Done: Stephen Berman <stephen.berman <at> gmx.net>

Bug is archived. No further changes may be made.

To add a comment to this bug, you must first unarchive it, by sending
a message to control AT debbugs.gnu.org, with unarchive 44348 in the body.
You can then email your comments to 44348 AT debbugs.gnu.org in the normal way.

Toggle the display of automated, internal messages from the tracker.

View this report as an mbox folder, status mbox, maintainer mbox


Report forwarded to bug-gnu-emacs <at> gnu.org:
bug#44348; Package emacs. (Sat, 31 Oct 2020 15:48:02 GMT) Full text and rfc822 format available.

Acknowledgement sent to Pankaj Jangid <pankaj <at> codeisgreat.org>:
New bug report received and forwarded. Copy sent to bug-gnu-emacs <at> gnu.org. (Sat, 31 Oct 2020 15:48:02 GMT) Full text and rfc822 format available.

Message #5 received at submit <at> debbugs.gnu.org (full text, mbox):

From: Pankaj Jangid <pankaj <at> codeisgreat.org>
To: bug-gnu-emacs <at> gnu.org
Subject: 28.0.50; eww renders xml processing element as is
Date: Sat, 31 Oct 2020 21:17:35 +0530
I published a webpage using org.

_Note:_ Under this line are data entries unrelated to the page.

Source: an optimization exercise on an open RTL-to-GDS flow (aim: small area). Production flows keep margins and buffers that such runs may drop.
Function was checked by simulation only, so behaviour that the tests miss may differ from the original.
Power figures rest on the tool's default switching activity, not on a simulated workload.

==> constraint.sdc <==
create_clock -name core_clock -period 50.0 [get_ports {clk}]
set_input_delay 10.0000 -clock core_clock [delete_from_list [all_inputs] [get_ports {clk}]]
set_output_delay 10.0000 -clock core_clock [all_outputs]
set_load 0.01 [all_outputs]
==> config.mk <==
export PLATFORM = sky130hd
export DESIGN_NAME = top
export DESIGN_NICKNAME = top
export VERILOG_FILES = /design/flow/design.v
export SDC_FILE = /design/flow/constraint.sdc
export NUM_CORES = 4
export LEC_CHECK = 0
export ABC_AREA = 1
export CAP_MARGIN = 20
export CORE_MARGIN = 2
export CORE_UTILIZATION = 40
export SLEW_MARGIN = 20
export SYNTH_HIERARCHICAL = 1
==> design.v <==
module top (
    input clk,
    input rst,
    input up,
    input down,
    input raw_entry,
    input raw_exit,
    input [7:0] rate,
    output [6:0] seg_car,
    output [6:0] seg_cost1,
    output [6:0] seg_cost0,
    output full,
    output empty,
    output alarm
);
    reg [15:0] tm;
    reg [2:0] ph;
    always @(posedge clk or posedge rst) begin
        if (rst) begin
            ph <= 3'd4;
            tm <= 16'd0;
        end else begin
            ph <= ph + 3'd1;
            if (&ph) tm <= tm + 16'd1;
        end
    end
    reg e1, e2, ep, x1, x2, xp;
    always @(posedge clk or posedge rst) begin
        if (rst) begin
            e1 <= 1'b0; e2 <= 1'b0; ep <= 1'b0;
            x1 <= 1'b0; x2 <= 1'b0; xp <= 1'b0;
        end else begin
            e1 <= raw_entry; e2 <= e1; ep <= e1 & ~e2;
            x1 <= raw_exit;  x2 <= x1; xp <= x1 & ~x2;
        end
    end
    reg ae, ax, alarm_r;
    reg [1:0] cnt;
    wire is_full = &cnt;
    wire is_empty = ~|cnt;
    always @(posedge clk or posedge rst) begin
        if (rst) begin
            ae <= 1'b0; ax <= 1'b0; alarm_r <= 1'b0;
            cnt <= 2'd0;
        end else begin
            ae <= ep & ~is_full;
            ax <= xp & ~is_empty;
            alarm_r <= (ep & is_full) | (xp & is_empty);
            if (ae & ~ax & ~is_full) cnt <= cnt + 2'd1;
            else if (ax & ~ae & ~is_empty) cnt <= cnt - 2'd1;
        end
    end
    assign alarm = alarm_r;
    assign full = is_full;
    assign empty = is_empty;
    assign seg_car = (cnt == 2'd0) ? 7'b0000001 :
                     (cnt == 2'd1) ? 7'b1001111 :
                     (cnt == 2'd2) ? 7'b0010010 : 7'b0000110;
    reg [1:0] qc, hd, tl;
    reg [15:0] b0, b1, b2;
    reg [15:0] last;
    wire wr = ae & ~&qc;
    wire rd = ax & |qc;
    always @(posedge clk or posedge rst) begin
        if (rst) begin
            qc <= 2'd0; hd <= 2'd0; tl <= 2'd0;
            last <= 16'd0;
        end else begin
            if (wr) begin
                tl <= (tl == 2'd2) ? 2'd0 : tl + 2'd1;
                qc <= qc + 2'd1;
            end
            if (rd) begin
                last <= (hd == 2'd0) ? b0 : (hd == 2'd1) ? b1 : b2;
                hd <= (hd == 2'd2) ? 2'd0 : hd + 2'd1;
                qc <= qc - 2'd1;
            end
        end
    end
    always @(posedge clk) begin
        if (wr && tl == 2'd0) b0 <= tm;
        if (wr && tl == 2'd1) b1 <= tm;
        if (wr && tl == 2'd2) b2 <= tm;
    end
    wire [15:0] lastn = ~last;
    wire gs1, gc2;
    fa gu3 (.a(tm[0]), .b(lastn[0]), .c(1'b1), .s(gs1), .co(gc2));
    wire gs4, gc5;
    fa gu6 (.a(tm[1]), .b(lastn[1]), .c(gc2), .s(gs4), .co(gc5));
    wire gs7, gc8;
    fa gu9 (.a(tm[2]), .b(lastn[2]), .c(gc5), .s(gs7), .co(gc8));
    wire gs10, gc11;
    fa gu12 (.a(tm[3]), .b(lastn[3]), .c(gc8), .s(gs10), .co(gc11));
    wire gs13, gc14;
    fa gu15 (.a(tm[4]), .b(lastn[4]), .c(gc11), .s(gs13), .co(gc14));
    wire gs16, gc17;
    fa gu18 (.a(tm[5]), .b(lastn[5]), .c(gc14), .s(gs16), .co(gc17));
    wire gs19, gc20;
    fa gu21 (.a(tm[6]), .b(lastn[6]), .c(gc17), .s(gs19), .co(gc20));
    wire gs22, gc23;
    fa gu24 (.a(tm[7]), .b(lastn[7]), .c(gc20), .s(gs22), .co(gc23));
    wire gs25, gc26;
    fa gu27 (.a(tm[8]), .b(lastn[8]), .c(gc23), .s(gs25), .co(gc26));
    wire gs28, gc29;
    fa gu30 (.a(tm[9]), .b(lastn[9]), .c(gc26), .s(gs28), .co(gc29));
    wire gs31, gc32;
    fa gu33 (.a(tm[10]), .b(lastn[10]), .c(gc29), .s(gs31), .co(gc32));
    wire gs34, gc35;
    fa gu36 (.a(tm[11]), .b(lastn[11]), .c(gc32), .s(gs34), .co(gc35));
    wire gs37, gc38;
    fa gu39 (.a(tm[12]), .b(lastn[12]), .c(gc35), .s(gs37), .co(gc38));
    wire gs40, gc41;
    fa gu42 (.a(tm[13]), .b(lastn[13]), .c(gc38), .s(gs40), .co(gc41));
    wire gs43, gc44;
    fa gu45 (.a(tm[14]), .b(lastn[14]), .c(gc41), .s(gs43), .co(gc44));
    wire gs46, gc47;
    fa gu48 (.a(tm[15]), .b(lastn[15]), .c(gc44), .s(gs46), .co(gc47));
    wire ge = gc47;
    wire en = ax & ge;
    wire [7:0] rg = rate & {8{en}};
    wire gp49 = gs1 & rg[0];
    wire gp50 = gs4 & rg[0];
    wire gp51 = gs7 & rg[0];
    wire gp52 = gs10 & rg[0];
    wire gp53 = gs13 & rg[0];
    wire gp54 = gs16 & rg[0];
    wire gp55 = gs19 & rg[0];
    wire gp56 = gs22 & rg[0];
    wire gp57 = gs25 & rg[0];
    wire gp58 = gs28 & rg[0];
    wire gp59 = gs31 & rg[0];
    wire gp60 = gs34 & rg[0];
    wire gp61 = gs37 & rg[0];
    wire gp62 = gs40 & rg[0];
    wire gp63 = gs43 & rg[0];
    wire gp64 = gs46 & rg[0];
    wire gp65 = gs1 & rg[1];
    wire gp66 = gs4 & rg[1];
    wire gp67 = gs7 & rg[1];
    wire gp68 = gs10 & rg[1];
    wire gp69 = gs13 & rg[1];
    wire gp70 = gs16 & rg[1];
    wire gp71 = gs19 & rg[1];
    wire gp72 = gs22 & rg[1];
    wire gp73 = gs25 & rg[1];
    wire gp74 = gs28 & rg[1];
    wire gp75 = gs31 & rg[1];
    wire gp76 = gs34 & rg[1];
    wire gp77 = gs37 & rg[1];
    wire gp78 = gs40 & rg[1];
    wire gp79 = gs43 & rg[1];
    wire gp80 = gs1 & rg[2];
    wire gp81 = gs4 & rg[2];
    wire gp82 = gs7 & rg[2];
    wire gp83 = gs10 & rg[2];
    wire gp84 = gs13 & rg[2];
    wire gp85 = gs16 & rg[2];
    wire gp86 = gs19 & rg[2];
    wire gp87 = gs22 & rg[2];
    wire gp88 = gs25 & rg[2];
    wire gp89 = gs28 & rg[2];
    wire gp90 = gs31 & rg[2];
    wire gp91 = gs34 & rg[2];
    wire gp92 = gs37 & rg[2];
    wire gp93 = gs40 & rg[2];
    wire gp94 = gs1 & rg[3];
    wire gp95 = gs4 & rg[3];
    wire gp96 = gs7 & rg[3];
    wire gp97 = gs10 & rg[3];
    wire gp98 = gs13 & rg[3];
    wire gp99 = gs16 & rg[3];
    wire gp100 = gs19 & rg[3];
    wire gp101 = gs22 & rg[3];
    wire gp102 = gs25 & rg[3];
    wire gp103 = gs28 & rg[3];
    wire gp104 = gs31 & rg[3];
    wire gp105 = gs34 & rg[3];
    wire gp106 = gs37 & rg[3];
    wire gp107 = gs1 & rg[4];
    wire gp108 = gs4 & rg[4];
    wire gp109 = gs7 & rg[4];
    wire gp110 = gs10 & rg[4];
    wire gp111 = gs13 & rg[4];
    wire gp112 = gs16 & rg[4];
    wire gp113 = gs19 & rg[4];
    wire gp114 = gs22 & rg[4];
    wire gp115 = gs25 & rg[4];
    wire gp116 = gs28 & rg[4];
    wire gp117 = gs31 & rg[4];
    wire gp118 = gs34 & rg[4];
    wire gp119 = gs1 & rg[5];
    wire gp120 = gs4 & rg[5];
    wire gp121 = gs7 & rg[5];
    wire gp122 = gs10 & rg[5];
    wire gp123 = gs13 & rg[5];
    wire gp124 = gs16 & rg[5];
    wire gp125 = gs19 & rg[5];
    wire gp126 = gs22 & rg[5];
    wire gp127 = gs25 & rg[5];
    wire gp128 = gs28 & rg[5];
    wire gp129 = gs31 & rg[5];
    wire gp130 = gs1 & rg[6];
    wire gp131 = gs4 & rg[6];
    wire gp132 = gs7 & rg[6];
    wire gp133 = gs10 & rg[6];
    wire gp134 = gs13 & rg[6];
    wire gp135 = gs16 & rg[6];
    wire gp136 = gs19 & rg[6];
    wire gp137 = gs22 & rg[6];
    wire gp138 = gs25 & rg[6];
    wire gp139 = gs28 & rg[6];
    wire gp140 = gs1 & rg[7];
    wire gp141 = gs4 & rg[7];
    wire gp142 = gs7 & rg[7];
    wire gp143 = gs10 & rg[7];
    wire gp144 = gs13 & rg[7];
    wire gp145 = gs16 & rg[7];
    wire gp146 = gs19 & rg[7];
    wire gp147 = gs22 & rg[7];
    wire gp148 = gs25 & rg[7];
    wire gs149, gc150;
    ha gu151 (.a(gp50), .b(gp65), .s(gs149), .co(gc150));
    wire gs152, gc153;
    fa gu154 (.a(gp51), .b(gp66), .c(gp80), .s(gs152), .co(gc153));
    wire gs155, gc156;
    ha gu157 (.a(gc150), .b(gs152), .s(gs155), .co(gc156));
    wire gs158, gc159;
    fa gu160 (.a(gp52), .b(gp67), .c(gp81), .s(gs158), .co(gc159));
    wire gs161, gc162;
    fa gu163 (.a(gp94), .b(gc153), .c(gs158), .s(gs161), .co(gc162));
    wire gs164, gc165;
    ha gu166 (.a(gc156), .b(gs161), .s(gs164), .co(gc165));
    wire gs167, gc168;
    fa gu169 (.a(gp53), .b(gp68), .c(gp82), .s(gs167), .co(gc168));
    wire gs170, gc171;
    fa gu172 (.a(gp95), .b(gp107), .c(gc159), .s(gs170), .co(gc171));
    wire gs173, gc174;
    fa gu175 (.a(gs167), .b(gc162), .c(gs170), .s(gs173), .co(gc174));
    wire gs176, gc177;
    ha gu178 (.a(gc165), .b(gs173), .s(gs176), .co(gc177));
    wire gs179, gc180;
    fa gu181 (.a(gp54), .b(gp69), .c(gp83), .s(gs179), .co(gc180));
    wire gs182, gc183;
    fa gu184 (.a(gp96), .b(gp108), .c(gp119), .s(gs182), .co(gc183));
    wire gs185, gc186;
    fa gu187 (.a(gc168), .b(gs179), .c(gs182), .s(gs185), .co(gc186));
    wire gs188, gc189;
    fa gu190 (.a(gc171), .b(gs185), .c(gc174), .s(gs188), .co(gc189));
    wire gs191, gc192;
    ha gu193 (.a(gc177), .b(gs188), .s(gs191), .co(gc192));
    wire gs194, gc195;
    fa gu196 (.a(gp55), .b(gp70), .c(gp84), .s(gs194), .co(gc195));
    wire gs197, gc198;
    fa gu199 (.a(gp97), .b(gp109), .c(gp120), .s(gs197), .co(gc198));
    wire gs200, gc201;
    fa gu202 (.a(gp130), .b(gc180), .c(gc183), .s(gs200), .co(gc201));
    wire gs203, gc204;
    fa gu205 (.a(gs194), .b(gs197), .c(gc186), .s(gs203), .co(gc204));
    wire gs206, gc207;
    fa gu208 (.a(gs200), .b(gs203), .c(gc189), .s(gs206), .co(gc207));
    wire gs209, gc210;
    ha gu211 (.a(gc192), .b(gs206), .s(gs209), .co(gc210));
    wire gs212, gc213;
    fa gu214 (.a(gp56), .b(gp71), .c(gp85), .s(gs212), .co(gc213));
    wire gs215, gc216;
    fa gu217 (.a(gp98), .b(gp110), .c(gp121), .s(gs215), .co(gc216));
    wire gs218, gc219;
    fa gu220 (.a(gp131), .b(gp140), .c(gc195), .s(gs218), .co(gc219));
    wire gs221, gc222;
    fa gu223 (.a(gc198), .b(gs212), .c(gs215), .s(gs221), .co(gc222));
    wire gs224, gc225;
    fa gu226 (.a(gc201), .b(gs218), .c(gs221), .s(gs224), .co(gc225));
    wire gs227, gc228;
    fa gu229 (.a(gc204), .b(gs224), .c(gc207), .s(gs227), .co(gc228));
    wire gs230, gc231;
    ha gu232 (.a(gc210), .b(gs227), .s(gs230), .co(gc231));
    wire gs233, gc234;
    fa gu235 (.a(gp57), .b(gp72), .c(gp86), .s(gs233), .co(gc234));
    wire gs236, gc237;
    fa gu238 (.a(gp99), .b(gp111), .c(gp122), .s(gs236), .co(gc237));
    wire gs239, gc240;
    fa gu241 (.a(gp132), .b(gp141), .c(gc213), .s(gs239), .co(gc240));
    wire gs242, gc243;
    fa gu244 (.a(gc216), .b(gs233), .c(gs236), .s(gs242), .co(gc243));
    wire gs245, gc246;
    fa gu247 (.a(gc219), .b(gc222), .c(gs239), .s(gs245), .co(gc246));
    wire gs248, gc249;
    fa gu250 (.a(gs242), .b(gc225), .c(gs245), .s(gs248), .co(gc249));
    wire gs251, gc252;
    fa gu253 (.a(gs248), .b(gc228), .c(gc231), .s(gs251), .co(gc252));
    wire gs254, gc255;
    fa gu256 (.a(gp58), .b(gp73), .c(gp87), .s(gs254), .co(gc255));
    wire gs257, gc258;
    fa gu259 (.a(gp100), .b(gp112), .c(gp123), .s(gs257), .co(gc258));
    wire gs260, gc261;
    fa gu262 (.a(gp133), .b(gp142), .c(gc234), .s(gs260), .co(gc261));
    wire gs263, gc264;
    fa gu265 (.a(gc237), .b(gs254), .c(gs257), .s(gs263), .co(gc264));
    wire gs266, gc267;
    fa gu268 (.a(gc240), .b(gc243), .c(gs260), .s(gs266), .co(gc267));
    wire gs269, gc270;
    fa gu271 (.a(gs263), .b(gc246), .c(gs266), .s(gs269), .co(gc270));
    wire gs272, gc273;
    fa gu274 (.a(gc249), .b(gs269), .c(gc252), .s(gs272), .co(gc273));
    wire gs275, gc276;
    fa gu277 (.a(gp59), .b(gp74), .c(gp88), .s(gs275), .co(gc276));
    wire gs278, gc279;
    fa gu280 (.a(gp101), .b(gp113), .c(gp124), .s(gs278), .co(gc279));
    wire gs281, gc282;
    fa gu283 (.a(gp134), .b(gp143), .c(gc255), .s(gs281), .co(gc282));
    wire gs284, gc285;
    fa gu286 (.a(gc258), .b(gs275), .c(gs278), .s(gs284), .co(gc285));
    wire gs287, gc288;
    fa gu289 (.a(gc261), .b(gc264), .c(gs281), .s(gs287), .co(gc288));
    wire gs290, gc291;
    fa gu292 (.a(gs284), .b(gc267), .c(gs287), .s(gs290), .co(gc291));
    wire gs293, gc294;
    fa gu295 (.a(gc270), .b(gs290), .c(gc273), .s(gs293), .co(gc294));
    wire gs296, gc297;
    fa gu298 (.a(gp60), .b(gp75), .c(gp89), .s(gs296), .co(gc297));
    wire gs299, gc300;
    fa gu301 (.a(gp102), .b(gp114), .c(gp125), .s(gs299), .co(gc300));
    wire gs302, gc303;
    fa gu304 (.a(gp135), .b(gp144), .c(gc276), .s(gs302), .co(gc303));
    wire gs305, gc306;
    fa gu307 (.a(gc279), .b(gs296), .c(gs299), .s(gs305), .co(gc306));
    wire gs308, gc309;
    fa gu310 (.a(gc282), .b(gc285), .c(gs302), .s(gs308), .co(gc309));
    wire gs311, gc312;
    fa gu313 (.a(gs305), .b(gc288), .c(gs308), .s(gs311), .co(gc312));
    wire gs314, gc315;
    fa gu316 (.a(gc291), .b(gs311), .c(gc294), .s(gs314), .co(gc315));
    wire gs317, gc318;
    fa gu319 (.a(gp61), .b(gp76), .c(gp90), .s(gs317), .co(gc318));
    wire gs320, gc321;
    fa gu322 (.a(gp103), .b(gp115), .c(gp126), .s(gs320), .co(gc321));
    wire gs323, gc324;
    fa gu325 (.a(gp136), .b(gp145), .c(gc297), .s(gs323), .co(gc324));
    wire gs326, gc327;
    fa gu328 (.a(gc300), .b(gs317), .c(gs320), .s(gs326), .co(gc327));
    wire gs329, gc330;
    fa gu331 (.a(gc303), .b(gc306), .c(gs323), .s(gs329), .co(gc330));
    wire gs332, gc333;
    fa gu334 (.a(gs326), .b(gc309), .c(gs329), .s(gs332), .co(gc333));
    wire gs335, gc336;
    fa gu337 (.a(gc312), .b(gs332), .c(gc315), .s(gs335), .co(gc336));
    wire gs338, gc339;
    fa gu340 (.a(gp62), .b(gp77), .c(gp91), .s(gs338), .co(gc339));
    wire gs341, gc342;
    fa gu343 (.a(gp104), .b(gp116), .c(gp127), .s(gs341), .co(gc342));
    wire gs344, gc345;
    fa gu346 (.a(gp137), .b(gp146), .c(gc318), .s(gs344), .co(gc345));
    wire gs347, gc348;
    fa gu349 (.a(gc321), .b(gs338), .c(gs341), .s(gs347), .co(gc348));
    wire gs350, gc351;
    fa gu352 (.a(gc324), .b(gc327), .c(gs344), .s(gs350), .co(gc351));
    wire gs353, gc354;
    fa gu355 (.a(gs347), .b(gc330), .c(gs350), .s(gs353), .co(gc354));
    wire gs356, gc357;
    fa gu358 (.a(gc333), .b(gs353), .c(gc336), .s(gs356), .co(gc357));
    wire gs359, gc360;
    fa gu361 (.a(gp63), .b(gp78), .c(gp92), .s(gs359), .co(gc360));
    wire gs362, gc363;
    fa gu364 (.a(gp105), .b(gp117), .c(gp128), .s(gs362), .co(gc363));
    wire gs365, gc366;
    fa gu367 (.a(gp138), .b(gp147), .c(gc339), .s(gs365), .co(gc366));
    wire gs368, gc369;
    fa gu370 (.a(gc342), .b(gs359), .c(gs362), .s(gs368), .co(gc369));
    wire gs371, gc372;
    fa gu373 (.a(gc345), .b(gc348), .c(gs365), .s(gs371), .co(gc372));
    wire gs374, gc375;
    fa gu376 (.a(gs368), .b(gc351), .c(gs371), .s(gs374), .co(gc375));
    wire gs377, gc378;
    fa gu379 (.a(gc354), .b(gs374), .c(gc357), .s(gs377), .co(gc378));
    wire gx380 = gp64 ^ gp79;
    wire gx381 = gp93 ^ gp106;
    wire gx382 = gp118 ^ gp129;
    wire gx383 = gp139 ^ gp148;
    wire gx384 = gx380 ^ gx381;
    wire gx385 = gx382 ^ gx383;
    wire gx386 = gc360 ^ gc363;
    wire gx387 = gx384 ^ gx385;
    wire gx388 = gx386 ^ gx387;
    wire gx389 = gc366 ^ gc369;
    wire gx390 = gx388 ^ gx389;
    wire gx391 = gc372 ^ gx390;
    wire gx392 = gx391 ^ gc375;
    wire gx393 = gx392 ^ gc378;
    wire [1:0] xl = {gs149, gp49};
    wire gi394 = ~gs176;
    wire gi395 = ~gs191;
    wire gi396 = ~gs251;
    wire gi397 = ~gs272;
    wire gi398 = ~gs335;
    wire gi399 = ~gs356;
    wire gs400, gc401;
    fa gu402 (.a(gs155), .b(gi394), .c(gs209), .s(gs400), .co(gc401));
    wire gs403, gc404;
    fa gu405 (.a(gi396), .b(gs293), .c(gi398), .s(gs403), .co(gc404));
    wire gs406, gc407;
    fa gu408 (.a(gs377), .b(gs400), .c(gs403), .s(gs406), .co(gc407));
    wire gs409, gc410;
    fa gu411 (.a(gs164), .b(gi395), .c(gs230), .s(gs409), .co(gc410));
    wire gs412, gc413;
    fa gu414 (.a(gi397), .b(gs314), .c(gi399), .s(gs412), .co(gc413));
    wire gs415, gc416;
    fa gu417 (.a(gx393), .b(gc401), .c(gc404), .s(gs415), .co(gc416));
    wire gs418, gc419;
    fa gu420 (.a(gs409), .b(gs412), .c(gc407), .s(gs418), .co(gc419));
    wire gs421, gc422;
    ha gu423 (.a(gs415), .b(gs418), .s(gs421), .co(gc422));
    wire gs424, gc425;
    fa gu426 (.a(gc410), .b(gc413), .c(gc416), .s(gs424), .co(gc425));
    wire gs427, gc428;
    fa gu429 (.a(gc419), .b(gs424), .c(gc422), .s(gs427), .co(gc428));
    wire gs430, gc431;
    ha gu432 (.a(gc425), .b(gc428), .s(gs430), .co(gc431));
    wire [4:0] rs = {gc431, gs430, gs427, gs421, gs406};
    wire [2:0] r;
    wire [2:0] cr;
    tab_r u_r (.i(rs), .o({r, cr}));
    wire gi433 = ~gs209;
    wire gi434 = ~gs377;
    wire gi435 = ~gx393;
    wire gs436, gc437;
    fa gu438 (.a(gs176), .b(gs230), .c(gs272), .s(gs436), .co(gc437));
    wire gs439, gc440;
    fa gu441 (.a(gs293), .b(gi434), .c(gs436), .s(gs439), .co(gc440));
    wire gs442, gc443;
    ha gu444 (.a(gs439), .b(cr[0]), .s(gs442), .co(gc443));
    wire gs445, gc446;
    fa gu447 (.a(gs191), .b(gi433), .c(gi396), .s(gs445), .co(gc446));
    wire gs448, gc449;
    fa gu450 (.a(gs314), .b(gi435), .c(gc437), .s(gs448), .co(gc449));
    wire gs451, gc452;
    fa gu453 (.a(gs445), .b(gc440), .c(gs448), .s(gs451), .co(gc452));
    wire gs454, gc455;
    fa gu456 (.a(cr[1]), .b(gc443), .c(gs451), .s(gs454), .co(gc455));
    wire gs457, gc458;
    fa gu459 (.a(gc446), .b(gc449), .c(cr[2]), .s(gs457), .co(gc458));
    wire gs460, gc461;
    fa gu462 (.a(gc452), .b(gs457), .c(gc455), .s(gs460), .co(gc461));
    wire gs463, gc464;
    ha gu465 (.a(gc458), .b(gc461), .s(gs463), .co(gc464));
    wire [4:0] qs = {gc464, gs463, gs460, gs454, gs442};
    wire [2:0] q;
    tab_q u_q (.i(qs), .o(q));
    wire [7:0] u;
    tab_units u_units (.i({r, xl}), .o(u));
    tab_tens u_tens (.i({q, u[7]}), .o(seg_cost1));
    assign seg_cost0 = u[6:0];
endmodule
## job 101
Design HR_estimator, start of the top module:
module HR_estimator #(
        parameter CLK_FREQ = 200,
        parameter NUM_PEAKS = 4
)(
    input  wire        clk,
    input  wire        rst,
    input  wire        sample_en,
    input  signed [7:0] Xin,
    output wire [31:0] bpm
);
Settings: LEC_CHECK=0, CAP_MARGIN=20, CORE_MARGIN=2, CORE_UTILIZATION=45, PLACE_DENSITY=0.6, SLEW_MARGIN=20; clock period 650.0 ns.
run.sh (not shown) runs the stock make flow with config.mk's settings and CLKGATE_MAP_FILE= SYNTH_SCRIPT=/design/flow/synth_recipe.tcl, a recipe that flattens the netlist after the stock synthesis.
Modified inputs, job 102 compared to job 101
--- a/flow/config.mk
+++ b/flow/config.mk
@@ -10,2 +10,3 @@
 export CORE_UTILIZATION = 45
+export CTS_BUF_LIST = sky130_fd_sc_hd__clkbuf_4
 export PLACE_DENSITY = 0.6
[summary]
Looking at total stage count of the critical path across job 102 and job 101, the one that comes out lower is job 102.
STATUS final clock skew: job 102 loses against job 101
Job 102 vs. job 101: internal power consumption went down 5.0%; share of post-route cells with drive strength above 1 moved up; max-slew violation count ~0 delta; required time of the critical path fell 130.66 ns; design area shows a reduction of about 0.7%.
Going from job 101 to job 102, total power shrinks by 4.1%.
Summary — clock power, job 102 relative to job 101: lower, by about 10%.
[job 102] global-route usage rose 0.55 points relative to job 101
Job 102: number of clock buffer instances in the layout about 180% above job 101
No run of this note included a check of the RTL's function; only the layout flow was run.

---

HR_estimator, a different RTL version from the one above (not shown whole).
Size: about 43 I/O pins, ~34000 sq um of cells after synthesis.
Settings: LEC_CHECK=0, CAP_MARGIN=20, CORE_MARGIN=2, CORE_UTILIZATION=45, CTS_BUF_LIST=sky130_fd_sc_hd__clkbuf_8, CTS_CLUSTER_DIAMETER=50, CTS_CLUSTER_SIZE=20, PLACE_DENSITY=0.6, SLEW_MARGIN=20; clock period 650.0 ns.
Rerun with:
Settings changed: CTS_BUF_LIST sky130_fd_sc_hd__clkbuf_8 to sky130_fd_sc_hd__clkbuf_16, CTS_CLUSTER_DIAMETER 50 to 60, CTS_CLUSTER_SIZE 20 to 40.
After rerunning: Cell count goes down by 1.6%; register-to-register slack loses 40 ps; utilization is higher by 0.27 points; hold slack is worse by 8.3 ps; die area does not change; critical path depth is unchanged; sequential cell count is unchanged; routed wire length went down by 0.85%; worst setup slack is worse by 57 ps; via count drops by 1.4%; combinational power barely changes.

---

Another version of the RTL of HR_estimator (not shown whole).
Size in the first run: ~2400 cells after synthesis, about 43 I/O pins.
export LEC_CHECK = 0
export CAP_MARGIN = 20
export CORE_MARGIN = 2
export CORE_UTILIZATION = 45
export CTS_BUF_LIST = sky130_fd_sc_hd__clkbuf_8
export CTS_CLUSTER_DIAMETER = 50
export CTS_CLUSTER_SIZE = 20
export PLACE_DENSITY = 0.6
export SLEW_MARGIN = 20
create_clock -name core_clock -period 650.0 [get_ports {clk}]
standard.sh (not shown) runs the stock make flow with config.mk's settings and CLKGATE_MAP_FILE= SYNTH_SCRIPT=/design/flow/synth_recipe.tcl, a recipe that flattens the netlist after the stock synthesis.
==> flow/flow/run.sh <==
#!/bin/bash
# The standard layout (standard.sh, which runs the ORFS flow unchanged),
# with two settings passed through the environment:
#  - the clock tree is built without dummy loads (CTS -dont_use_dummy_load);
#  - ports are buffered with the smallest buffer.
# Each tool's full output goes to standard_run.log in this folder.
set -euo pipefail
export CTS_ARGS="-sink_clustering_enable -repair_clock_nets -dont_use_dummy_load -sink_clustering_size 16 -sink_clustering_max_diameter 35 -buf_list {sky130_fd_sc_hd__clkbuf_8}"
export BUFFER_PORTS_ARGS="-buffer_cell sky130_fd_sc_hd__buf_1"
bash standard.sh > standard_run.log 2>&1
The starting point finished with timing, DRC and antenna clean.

The output has this xml element at the
top:

<?xml version="1.0" encoding="utf-8"?>

But this is rendered as it is in eww when I fetch it from the hosted
website.

When I view-source the element there is:

&lt;?xml version="1.0" encoding="utf-8"?>

Note that the opening angle bracket is converted to HTML entity type.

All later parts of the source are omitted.